Angst habe er, sagt Mihaj. «Ich bin Rumäne», presst er hervor, «soll ich etwa sagen, ich sei Pole?» Als Tagelöhner auf dem Bau schlägt er sich durch, abends bleibt er jetzt lieber zu Hause. Der Grund: Am Freitagabend rückte ein Rollkommando von zehn vermummten, mit Knüppeln und Messern bewaffneten Jugendlichen aus und schlug auf dem Parkplatz eines Supermarktes im Stadtrandviertel Tor Bella Monaca vier Rumänen zusammen. Einer wurde schwer verletzt. Bürgermeister Veltroni zeigte sich entsetzt; die «Kultur des Hasses» sei der Stadt Rom fremd. In Tor Bella Monaca sehen die Menschen das anders. Sie sagen in die Fernsehkameras, der Überfall sei doch «nur zu verständlich». Schliesslich könne es mit «den Rumänen» so nicht weitergehen.

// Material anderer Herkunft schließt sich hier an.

`src/hdl/fla_defines.svh`:
```
`ifndef FLA_DEFINES_SVH
`define FLA_DEFINES_SVH
// Contract
// - on a generic stream, 3-byte labels (label_type 1) are matched to unicast addresses
// - at least two unicast interfaces; interface 0 is management with virtual_network 0
// - a unicast address is a virtual_network field followed by a terminal-unique field
// - on a transport-packet stream the 48-bit hardware_identifier is the unicast address
// - each user interface uses the multicast mapping scheme chosen at logon
// - autonomous synthesis: virtual_network bits on top, n low bits of IP MAC below
// - when enabled, bit n+1 tells the IP version, 1 for IPv6, 0 for IPv4
// - bits between the copied low bits and the virtual_network prefix are all 1
// - table-managed multicast mapping works on every user interface
// - single stream header: stream_type_byte 011000YY, length equals payload size, sync 0x01
// - multi stream header: stream_type_byte 010x00YY, second byte is stream_identifier, sync 0x01
// - sync 0xB9 encrypted, 0xBA encrypted with clock header, 0xBB-0xCF reserved, 0xD0+ private
// - short or long frames, alone or mixed with dummy frames, are received
// - any mix of normal, short and dummy frames is received without loss
// - scrambling sequence 0 is always accepted; others are optional
// - constant coding is handled as an adaptive link fixed on one mode
// - sync 0x01 means the last four data bytes hold a CRC32 over the rest
`define FLA_LBL_W 24
`define FLA_HDR_LAST 4'h9
`define FLA_HB_SID 4'h1
`define FLA_HB_DFL_HI 4'h4
`define FLA_HB_DFL_LO 4'h5
`define FLA_HB_SYNC 4'h6
`define FLA_ST_SINGLE 6'h18
`define FLA_ST_MULTI_HI 3'h2
`define FLA_ST_MULTI_LO 2'h0
`define FLA_SYNC_GSE 8'h00
`define FLA_SYNC_GSE_CRC 8'h01
`define FLA_SYNC_ENC 8'hB9
`define FLA_SYNC_ENC_NCR 8'hBA
`define FLA_SYNC_RSV_LO 8'hBB
`define FLA_SYNC_RSV_HI 8'hCF
`define FLA_SYNC_PRIV_LO 8'hD0
`define FLA_CRC_BYTES 13'h0004
`define FLA_CRC_INIT 32'hFFFFFFFF
`define FLA_CRC_POLY 32'h04C11DB7
`define FLA_LT_6B 2'h0
`define FLA_LT_3B 2'h1
`define FLA_LT_NONE 2'h2
`define FLA_SCR_BROADCAST 18'h00000
`endif

```
`src/hdl/fla_pkg.sv`:
```
package fla_pkg;
  typedef enum logic [1:0] {
    FLA_IDLE = 2'b00,
    FLA_HDR = 2'b01,
    FLA_DATA = 2'b11,
    FLA_SKIP = 2'b10
  } fla_state_t;
  typedef enum logic [2:0] {
    FLA_SC_GSE = 3'h0,
    FLA_SC_GSE_CRC = 3'h1,
    FLA_SC_ENC = 3'h2,
    FLA_SC_ENC_NCR = 3'h3,
    FLA_SC_RSV = 3'h4,
    FLA_SC_PRIV = 3'h5,
    FLA_SC_OTHER = 3'h6
  } fla_sync_t;
endpackage

```
`src/hdl/fla_crc32.sv`:
```
`timescale 1ns/100ps
`include "fla_defines.svh"
module fla_crc32 (
  input wire logic clk_sys,
  input wire logic resetn,
  input wire logic clr,
  input wire logic en,
  input wire logic [7:0] din,
  output logic [31:0] crc_q
);
  // msb-first byte update, no reflection, no final inversion
  function automatic logic [31:0] crc_byte(input logic [31:0] c, input logic [7:0] d);
    logic [31:0] r;
    logic fb;
    r = c;
    for (int i = 7; i >= 0; i--) begin
      fb = r[31] ^ d[i];
      r = {r[30:0], 1'b0};
      if (fb) begin
        r = r ^ `FLA_CRC_POLY;
      end
    end
    return r;
  endfunction

  always_ff @(posedge clk_sys) begin
    if (!resetn || clr) begin
      crc_q <= `FLA_CRC_INIT;
    end else if (en) begin
      crc_q <= crc_byte(crc_q, din);
    end
  end
endmodule

```
`src/hdl/fla_rx_filter.sv`:
```
`timescale 1ns/100ps
`include "fla_defines.svh"
module fla_rx_filter
  import fla_pkg::*;
#(
  parameter int N_IF = 2,
  parameter int N_MC = 8,
  parameter int SVN_W = 8,
  parameter bit SCR_ANY_OK = 1'b0
) (
  input wire logic clk_sys,
  input wire logic resetn,
  input wire logic cfg_ts_mode,
  input wire logic cfg_single,
  input wire logic [7:0] cfg_stream_id,
  input wire logic [47:0] cfg_hw_id,
  input wire logic [N_IF*`FLA_LBL_W-1:0] cfg_ucast,
  input wire logic [N_IF-1:0] cfg_if_en,
  input wire logic [N_IF-1:0] cfg_mc_table,
  input wire logic [4:0] cfg_mc_n,
  input wire logic cfg_mc_ver_en,
  input wire logic fr_valid,
  input wire logic fr_start,
  input wire logic fr_dummy,
  input wire logic [15:0] fr_kbch,
  input wire logic [17:0] fr_scr,
  input wire logic [7:0] fr_byte,
  input wire logic mc_wr,
  input wire logic [$clog2(N_MC)-1:0] mc_idx,
  input wire logic mc_keep,
  input wire logic [$clog2(N_IF)-1:0] mc_if,
  input wire logic [47:0] mc_ip_mac,
  input wire logic mc_v6,
  input wire logic [`FLA_LBL_W-1:0] mc_tbl_label,
  input wire logic lbl_valid,
  input wire logic [1:0] lbl_type,
  input wire logic [47:0] lbl_addr,
  output logic hdr_ok_q,
  output logic hdr_err_q,
  output fla_sync_t sync_cls_q,
  output logic dat_valid_q,
  output logic [7:0] dat_byte_q,
  output logic dat_last_q,
  output logic dat_crc_fld_q,
  output logic crc_ok_q,
  output logic crc_err_q,
  output logic lbl_pass_q,
  output logic lbl_drop_q,
  output logic lbl_mcast_q,
  output logic [$clog2(N_IF)-1:0] lbl_if_q
);
  localparam int IFW = $clog2(N_IF);
  localparam int MCW = $clog2(N_MC);
  localparam int LW = `FLA_LBL_W;

  ////////////////////////////////////////////////////////////////////////////////
  fla_state_t state_q;
  logic [3:0] hcnt_q;
  logic [7:0] st_q;
  logic [7:0] sid_q;
  logic [15:0] dfl_q;
  logic [7:0] sync_q;
  logic [15:0] kbch_q;
  logic [17:0] scr_q;
  logic [12:0] dcnt_q;
  logic [23:0] crc_rx_q;
  logic [31:0] crc_val;
  logic type_ok, sid_ok, len_ok, scr_ok, sync_ok, hdr_fail;
  logic hdr_end, dat_ev, crc_mode, crc_en, start_ev;
  fla_sync_t sync_d;

  function automatic fla_sync_t sync_class(input logic [7:0] s);
    if (s == `FLA_SYNC_GSE) return FLA_SC_GSE;
    if (s == `FLA_SYNC_GSE_CRC) return FLA_SC_GSE_CRC;
    if (s == `FLA_SYNC_ENC) return FLA_SC_ENC;
    if (s == `FLA_SYNC_ENC_NCR) return FLA_SC_ENC_NCR;
    if (s >= `FLA_SYNC_RSV_LO && s <= `FLA_SYNC_RSV_HI) return FLA_SC_RSV;
    if (s >= `FLA_SYNC_PRIV_LO) return FLA_SC_PRIV;
    return FLA_SC_OTHER;
  endfunction

  function automatic logic [SVN_W-1:0] svn_of(input logic [LW-1:0] a);
    return a[LW-1 -: SVN_W];
  endfunction

  function automatic logic [LW-1:0] mc_synth(input logic [SVN_W-1:0] virtual_network, input logic [47:0] ipm,
                                             input logic v6, input logic [4:0] n, input logic ver_en);
    logic [LW-1:0] r;
    r = {LW{1'b1}}; // filler bits between copied part and prefix
    r[LW-1 -: SVN_W] = virtual_network;
    for (int i = 0; i < LW - SVN_W; i++) begin
      if (i < int'(n)) begin
        r[i] = ipm[i];
      end else if (i == int'(n) && ver_en) begin
        r[i] = v6;
      end
    end
    return r;
  endfunction

  ////////////////////////////////////////////////////////////////////////////////
  // frame header checks
  assign start_ev = fr_valid && fr_start;
  assign hdr_end = fr_valid && !fr_start && state_q == FLA_HDR && hcnt_q == `FLA_HDR_LAST;
  assign dat_ev = fr_valid && !fr_start && state_q == FLA_DATA;
  assign sync_d = sync_class(sync_q);
  // constant coding uses the same adaptive-format header
  assign type_ok = cfg_single ? (st_q[7:2] == `FLA_ST_SINGLE)
                              : (st_q[7:5] == `FLA_ST_MULTI_HI && st_q[3:2] == `FLA_ST_MULTI_LO);
  assign sid_ok = cfg_single || sid_q == cfg_stream_id;
  assign len_ok = dfl_q == kbch_q && dfl_q[15:3] != 13'h0000 &&
                  !(sync_q == `FLA_SYNC_GSE_CRC && dfl_q[15:3] <= `FLA_CRC_BYTES);
  assign scr_ok = scr_q == `FLA_SCR_BROADCAST || SCR_ANY_OK;
  assign sync_ok = sync_d != FLA_SC_RSV && sync_d != FLA_SC_OTHER;
  assign hdr_fail = !(type_ok && len_ok && scr_ok && sync_ok);

  always_ff @(posedge clk_sys) begin
    if (!resetn) begin
      state_q <= FLA_IDLE;
    end else if (start_ev) begin
      state_q <= fr_dummy ? FLA_SKIP : FLA_HDR; // dummy frames carry nothing
    end else if (fr_valid) begin
      case (state_q)
        FLA_HDR: begin
          if (hcnt_q == `FLA_HDR_LAST) begin
            state_q <= (sid_ok && !hdr_fail) ? FLA_DATA : FLA_SKIP;
          end
        end
        FLA_DATA: begin
          if (dcnt_q == 13'h0001) begin
            state_q <= FLA_IDLE;
          end
        end
        default: begin
        end
      endcase
    end
  end

  always_ff @(posedge clk_sys) begin
    if (!resetn) begin
      hcnt_q <= 4'h0;
      st_q <= 8'h00;
      sid_q <= 8'h00;
      dfl_q <= 16'h0000;
      sync_q <= 8'h00;
      kbch_q <= 16'h0000;
      scr_q <= 18'h00000;
    end else if (start_ev) begin
      hcnt_q <= 4'h1;
      st_q <= fr_byte;
      kbch_q <= fr_kbch;
      scr_q <= fr_scr;
    end else if (fr_valid && state_q == FLA_HDR) begin
      hcnt_q <= hcnt_q + 4'h1;
      if (hcnt_q == `FLA_HB_SID) begin
        sid_q <= fr_byte;
      end
      if (hcnt_q == `FLA_HB_DFL_HI) begin
        dfl_q[15:8] <= fr_byte;
      end
      if (hcnt_q == `FLA_HB_DFL_LO) begin
        dfl_q[7:0] <= fr_byte;
      end
      if (hcnt_q == `FLA_HB_SYNC) begin
        sync_q <= fr_byte;
      end
    end
  end

  always_ff @(posedge clk_sys) begin
    if (!resetn) begin
      hdr_ok_q <= 1'b0;
      hdr_err_q <= 1'b0;
      sync_cls_q <= FLA_SC_GSE;
    end else begin
      hdr_ok_q <= hdr_end && sid_ok && !hdr_fail;
      hdr_err_q <= hdr_end && sid_ok && hdr_fail;
      if (hdr_end) begin
        sync_cls_q <= sync_d;
      end
    end
  end

  ////////////////////////////////////////////////////////////////////////////////
  // data field and trailing checksum
  assign crc_mode = sync_cls_q == FLA_SC_GSE_CRC;
  assign crc_en = dat_ev && crc_mode && dcnt_q > `FLA_CRC_BYTES;

  fla_crc32 u_crc (
    .clk_sys(clk_sys),
    .resetn(resetn),
    .clr(start_ev),
    .en(crc_en),
    .din(fr_byte),
    .crc_q(crc_val)
  );

  always_ff @(posedge clk_sys) begin
    if (!resetn) begin
      dcnt_q <= 13'h0000;
      crc_rx_q <= 24'h000000;
    end else if (hdr_end) begin
      dcnt_q <= dfl_q[15:3];
    end else if (dat_ev) begin
      dcnt_q <= dcnt_q - 13'h0001;
      crc_rx_q <= {crc_rx_q[15:0], fr_byte};
    end
  end

  always_ff @(posedge clk_sys) begin
    if (!resetn) begin
      dat_valid_q <= 1'b0;
      dat_byte_q <= 8'h00;
      dat_last_q <= 1'b0;
      dat_crc_fld_q <= 1'b0;
      crc_ok_q <= 1'b0;
      crc_err_q <= 1'b0;
    end else begin
      dat_valid_q <= dat_ev;
      dat_last_q <= dat_ev && dcnt_q == 13'h0001;
      dat_crc_fld_q <= dat_ev && crc_mode && dcnt_q <= `FLA_CRC_BYTES;
      if (dat_ev) begin
        dat_byte_q <= fr_byte;
      end
      crc_ok_q <= dat_ev && crc_mode && dcnt_q == 13'h0001 && {crc_rx_q, fr_byte} == crc_val;
      crc_err_q <= dat_ev && crc_mode && dcnt_q == 13'h0001 && {crc_rx_q, fr_byte} != crc_val;
    end
  end

  ////////////////////////////////////////////////////////////////////////////////
  // unicast and multicast address tables
  logic [LW-1:0] uc_addr [N_IF];
  logic [N_IF-1:0] uc_hit;
  logic [LW-1:0] mc_lbl_q [N_MC];
  logic [IFW-1:0] mc_if_q [N_MC];
  logic [N_MC-1:0] mc_val_q;
  logic [N_MC-1:0] mc_hit;

  genvar g;
  generate
    for (g = 0; g < N_IF; g++) begin : g_uc
      if (g == 0) begin : g_mgmt
        // management interface is pinned to virtual_network 0
        assign uc_addr[g] = {{SVN_W{1'b0}}, cfg_ucast[g*LW +: LW-SVN_W]};
      end else begin : g_user
        assign uc_addr[g] = cfg_ucast[g*LW +: LW];
      end
      assign uc_hit[g] = cfg_if_en[g] && lbl_addr[LW-1:0] == uc_addr[g];
    end
    for (g = 0; g < N_MC; g++) begin : g_mc
      assign mc_hit[g] = mc_val_q[g] && lbl_addr[LW-1:0] == mc_lbl_q[g];
    end
  endgenerate

  always_ff @(posedge clk_sys) begin
    if (!resetn) begin
      for (int i = 0; i < N_MC; i++) begin
        mc_val_q[i] <= 1'b0;
        mc_lbl_q[i] <= {LW{1'b0}};
        mc_if_q[i] <= {IFW{1'b0}};
      end
    end else if (mc_wr) begin
      mc_val_q[mc_idx] <= mc_keep;
      mc_if_q[mc_idx] <= mc_if;
      // per-interface scheme, table entries allowed on every interface
      mc_lbl_q[mc_idx] <= cfg_mc_table[mc_if] ? mc_tbl_label
                         : mc_synth(svn_of(uc_addr[mc_if]), mc_ip_mac, mc_v6, cfg_mc_n, cfg_mc_ver_en);
    end
  end

  ////////////////////////////////////////////////////////////////////////////////
  // label decision
  logic lbl_ok;
  logic lbl_is_mc;
  logic [IFW-1:0] hit_if;

  always_comb begin
    hit_if = {IFW{1'b0}};
    for (int i = N_MC - 1; i >= 0; i--) begin
      if (mc_hit[i]) begin
        hit_if = mc_if_q[i];
      end
    end
    for (int i = N_IF - 1; i >= 0; i--) begin
      if (uc_hit[i]) begin
        hit_if = IFW'(i);
      end
    end
  end

  always_comb begin
    lbl_is_mc = 1'b0;
    if (cfg_ts_mode) begin
      lbl_ok = lbl_type == `FLA_LT_6B && lbl_addr == cfg_hw_id; // no network separation
    end else begin
      case (lbl_type)
        `FLA_LT_6B: lbl_ok = lbl_addr == cfg_hw_id;
        `FLA_LT_3B: begin
          lbl_ok = |uc_hit || |mc_hit;
          lbl_is_mc = !(|uc_hit) && |mc_hit;
        end
        `FLA_LT_NONE: lbl_ok = 1'b1;
        default: lbl_ok = 1'b0; // label re-use is never valid
      endcase
    end
  end

  always_ff @(posedge clk_sys) begin
    if (!resetn) begin
      lbl_pass_q <= 1'b0;
      lbl_drop_q <= 1'b0;
      lbl_mcast_q <= 1'b0;
      lbl_if_q <= {IFW{1'b0}};
    end else begin
      lbl_pass_q <= lbl_valid && lbl_ok;
      lbl_drop_q <= lbl_valid && !lbl_ok;
      lbl_mcast_q <= lbl_valid && lbl_ok && lbl_is_mc;
      if (lbl_valid) begin
        lbl_if_q <= hit_if;
      end
    end
  end

  ////////////////////////////////////////////////////////////////////////////////
  a_dummy_skip: assert property (@(posedge clk_sys) disable iff (!resetn)
    (start_ev && fr_dummy) |=> (state_q == FLA_SKIP) ##1 !hdr_ok_q)
    else $error("dummy frame not skipped");

  a_single_type: assert property (@(posedge clk_sys) disable iff (!resetn)
    (hdr_ok_q && $past(cfg_single)) |-> ($past(st_q[7:2]) == `FLA_ST_SINGLE && $past(dfl_q) == $past(kbch_q)))
    else $error("single stream header accepted with bad type or length");

  a_stream_sel: assert property (@(posedge clk_sys) disable iff (!resetn)
    (hdr_end && !cfg_single && sid_q != cfg_stream_id) |=> (!hdr_ok_q && !hdr_err_q && state_q == FLA_SKIP))
    else $error("foreign stream not skipped silently");

  a_sync_enc: assert property (@(posedge clk_sys) disable iff (!resetn)
    (hdr_end && sync_q == `FLA_SYNC_ENC_NCR) |=> (sync_cls_q == FLA_SC_ENC_NCR))
    else $error("sync 0xBA misclassified");

  a_crc_at_end: assert property (@(posedge clk_sys) disable iff (!resetn)
    (crc_ok_q || crc_err_q) |-> (dat_last_q && dat_crc_fld_q && $past(crc_mode)))
    else $error("checksum verdict off the last byte");

  a_crc_field: assert property (@(posedge clk_sys) disable iff (!resetn)
    (dat_ev && crc_mode && dcnt_q == 13'h0004) |=> dat_crc_fld_q [*1] ##1 1'b1)
    else $error("checksum field not marked");

  a_ucast_pass: assert property (@(posedge clk_sys) disable iff (!resetn)
    (lbl_valid && !cfg_ts_mode && lbl_type == `FLA_LT_3B && |uc_hit) |=> (lbl_pass_q && !lbl_mcast_q))
    else $error("unicast label not accepted");

  a_nomatch_drop: assert property (@(posedge clk_sys) disable iff (!resetn)
    (lbl_valid && lbl_type == `FLA_LT_3B && !(|uc_hit) && !(|mc_hit)) |=> (lbl_drop_q && !lbl_pass_q))
    else $error("unmatched label forwarded");

  a_hid_pass: assert property (@(posedge clk_sys) disable iff (!resetn)
    (lbl_valid && cfg_ts_mode && lbl_type == `FLA_LT_6B && lbl_addr == cfg_hw_id) |=> lbl_pass_q)
    else $error("hardware identifier traffic refused");

  a_mc_lowbit: assert property (@(posedge clk_sys) disable iff (!resetn)
    (mc_wr && mc_keep && !cfg_mc_table[mc_if] && cfg_mc_n != 5'h00)
      |=> (mc_lbl_q[$past(mc_idx)][0] == $past(mc_ip_mac[0]) && mc_val_q[$past(mc_idx)]))
    else $error("synthesized multicast low bit wrong");

  a_mc_prefix: assert property (@(posedge clk_sys) disable iff (!resetn)
    (mc_wr && !cfg_mc_table[mc_if] && int'(cfg_mc_n) < LW - SVN_W - 1)
      |=> mc_lbl_q[$past(mc_idx)][LW-SVN_W-1])
    else $error("filler bits not all ones");
endmodule

```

Sind die Ausweisungen EU-konform?

Die italienische Regierung beruft sich bei den angekündigten Ausweisungen rumänischer BürgerInnen auf eine Richtlinie der Europäischen Union von 2004. Diese erlaubt den EU-Staaten, das Aufenthaltsrecht der EU-BürgerInnen in anderen EU-Ländern aus Gründen der «öffentlichen Ordnung, Sicherheit oder Gesundheit» zu beschränken. Allerdings ist dabei «der Grundsatz der Verhältnismässigkeit zu wahren». Für eine Ausweisung ist «ausschliesslich das persönliche Verhalten des Betroffenen ausschlaggebend». Kollektivausweisungen, wie sie Italien angekündigt hat, sind nicht zulässig. Jeder einzelne Fall muss geprüft werden. Eine strafrechtliche Verurteilung genügt gemäss EU-Richtlinie «nicht ohne weiteres». Grundsätzlich darf sich jedeR EU-BürgerIn drei Monate in jedem EU-Land frei bewegen. Das Recht auf Aufenthalt über die drei Monate hinaus gilt für «Arbeitnehmer oder Selbständige» wie auch für Schüler, Studentinnen und Lehrlinge. Ausserdem für alle, die beweisen können, dass sie der Sozialhilfe nicht zur Last fallen. Wer «rechtmässig» fünf Jahre lang in einem anderen EU-Land lebt, «hat das Recht, sich dort auf Dauer aufzuhalten».